The flagship feature of zoomerjoin is are the tidy joins for strings using the Jaccard distance, but zoomerjoin also allows you to join vectors using Euclidean distance. This can be useful for joining addresses or coordinates in space.
Unlike other nearest-neighbor methods such as KD-trees, the joins do not slow down as the dimension of the coordinates increases, so zoomerjoin can be used can be used to find close points in a high-dimensional space (such as word embeddings).
For this demonstration, I create a simulated dataset of 10^5 points distributed uniformly within a 100-dimensional hypercube. I join this to another dataset which is a copy of the first with each point shifted an tiny random amount.
n <- 10^5 # number of data points
d <- 10^2 # dimension
# Create a matrix of 10^6 observations in R^100
X <- matrix(runif(n * d), n, d)
# Second Dataset is a copy of the first with points shifted an infinitesimal
# amount
X_2 <- as.data.frame(X + matrix(rnorm(n * d, 0, .0001), n, d))
X <- as.data.frame(X)
I now want to join these two datasets together. The Euclidean joins
take 3 hyperparameters: n_bands
, band_width
,
and r
. Which all have to be chosen for the problem domain
(although the defaults are generally sensible).

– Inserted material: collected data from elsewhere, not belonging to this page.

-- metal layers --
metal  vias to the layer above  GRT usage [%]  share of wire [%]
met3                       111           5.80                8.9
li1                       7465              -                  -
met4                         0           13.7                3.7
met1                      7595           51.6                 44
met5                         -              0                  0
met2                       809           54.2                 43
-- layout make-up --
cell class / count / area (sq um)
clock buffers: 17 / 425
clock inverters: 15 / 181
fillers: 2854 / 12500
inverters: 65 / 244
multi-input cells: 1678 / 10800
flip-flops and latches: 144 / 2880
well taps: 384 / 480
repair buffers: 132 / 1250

I use the euclidean_probability
function in the package
to understand the probability that two observations at distance of .01
from each other are indentified as a match at a variety of
hyperparameter configurations.
euclidean_probability(.01, n_bands = 5, band_width = 8, r = .25)
#> [1] 0.9993764
euclidean_probability(.1, n_bands = 5, band_width = 8, r = .25)
#> [1] 0.2141322
euclidean_probability(.01, n_bands = 10, band_width = 4, r = .15)
#> [1] 0.9999999
euclidean_probability(.1, n_bands = 10, band_width = 4, r = .15)
#> [1] 0.4956251
euclidean_probability(.01, n_bands = 40, band_width = 8, r = .15)
#> [1] 1
euclidean_probability(.1, n_bands = 40, band_width = 8, r = .15)
#> [1] 0.16091
Using n_bands=40
, band_width=8
, and
r=.15
seems to provide a good balance between identifying
all true matches (as pairs less than .01 apart are guaranteed to be
found) with reducing the number of un-promising comparisons (as pairs
greater than .1 apart are unlikely to be compared). I then use the
euclidean_inner_join
to find all matching pairs across the
two datasets:
set.seed(1)
start <- Sys.time()
joined_out <- euclidean_inner_join(
X,
X_2,
threshold = .01,
n_bands = 40,
band_width = 8,
r = .15
)
n_matches <- nrow(joined_out)
time_taken <- Sys.time() - start
print(paste("found", n_matches, "matches in", round(time_taken), "seconds"))
#> [1] "found 100000 matches in 13 seconds"
Zoomerjoin is able to easily find all pairs in just under 30s (perhaps longer on the runner that renders the website), even though the points lie in high-dimensional (d=100) space. This makes zoomerjoin a useful tool when trying to join or find matches between datasets of word or document embeddings.